Martinez’ coverage portfolio increased last season. He was a “pure cover linebacker” as a senior, Hansen said. Of his 902 snaps, Martinez lined up across a slot receiver 44 times. He played another 37 snaps in strong safety positions, including 19 snaps against Washington State coach Mike Leach’s five-wide passing attack.

“This last year,” Martinez said, “they left it all to me. Every single time we were in our nickel package and our dime package, I would basically stay in. We’d bring in another corner, and I’d go out and cover the tight ends, running backs and those types of things. I felt like this last year, I improved tremendously on that. I feel 100 percent confident to go out there and cover whoever I need to cover.”

Through production, Martinez earned Stanford’s trust on passing downs. Martinez held opposing quarterbacks to a 79.6 average NFL passer rating, according to Pro Football Focus. He was significantly better than the average 85.2 NFL passer rating FBS inside linebackers allowed in 2015.

Martinez’ plus-10.9 coverage grade was the highest of all inside linebackers in college football last season, according to Pro Football Focus.

Hansen said Stanford adjusted its defensive system to ensure Martinez was always in position to handle the tough coverage assignments. After covering running backs and tight ends as a junior, Hansen explained, Martinez was also responsible for No. 4 receivers in his senior season.

“He’s loose enough in the hips that he can cover those guys who want to change direction quickly,” Hansen said.

Anderson points to Stanford’s first game against USC last season as evidence of how well Martinez can play in coverage. The Cardinal had lost its opener at Northwestern. Clinging to a 1-1 record, it entered Los Angeles Memorial Coliseum as big underdogs to No. 6 USC.

Stanford led most of the second half, but never put USC away. With the Trojans driving in their last-ditch, two-minute drill, they spread the field. Athletic cornerback Adoree’ Jackson became their fourth receiver, an attempt to jolt USC’s offense.

This was an athletic mismatch. Not just against Martinez, but any linebacker in college football. Jackson is a potential Olympic long jumper. Forget 40-yard dashes. He runs 100 meters in 10.4 seconds.

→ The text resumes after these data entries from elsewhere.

### src/hdl/hce_ram.sv
module hce_ram #(
	parameter int WIDTH = 8,
	parameter int DEPTH = 16,
	parameter int AW = (DEPTH > 1) ? $clog2(DEPTH) : 1
) (
	input  logic             clk,
	input  logic             we,
	input  logic [AW-1:0]    waddr,
	input  logic [WIDTH-1:0] wdata,
	input  logic [AW-1:0]    raddr,
	output logic [WIDTH-1:0] rdata
);
	logic [WIDTH-1:0] mem_q [DEPTH];

	always_ff @(posedge clk) begin
		if (we) begin
			mem_q[waddr] <= wdata;
		end
		rdata <= mem_q[raddr];
	end
endmodule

Martinez stayed tight in coverage. Kessler never threw Jackson a pass. Eventually, Stanford pulled out a season-saving win.

“Like three or four plays in a row in man coverage,” Anderson said. “He did a tremendous job. Never threw the ball to him. It was impressive.”

Martinez will have bumps during his transition to the league. All rookies do. In college, Hansen said, Martinez played close enough coverage to persuade quarterbacks to throw elsewhere. With quarterbacks and receivers developing better timing in the NFL, Hansen knows close coverage will still result in completions.

But Martinez has no shortage of exposure to difficult coverage assignments. In practice, he would line up against Heisman Trophy finalist running back Christian McCaffery and third-round tight end Austin Hooper. He’ll get similar matchups in the NFL.

“It’ll be an adjustment for him,” Hansen said, “but he’s physical and athletic enough to handle that adjustment.”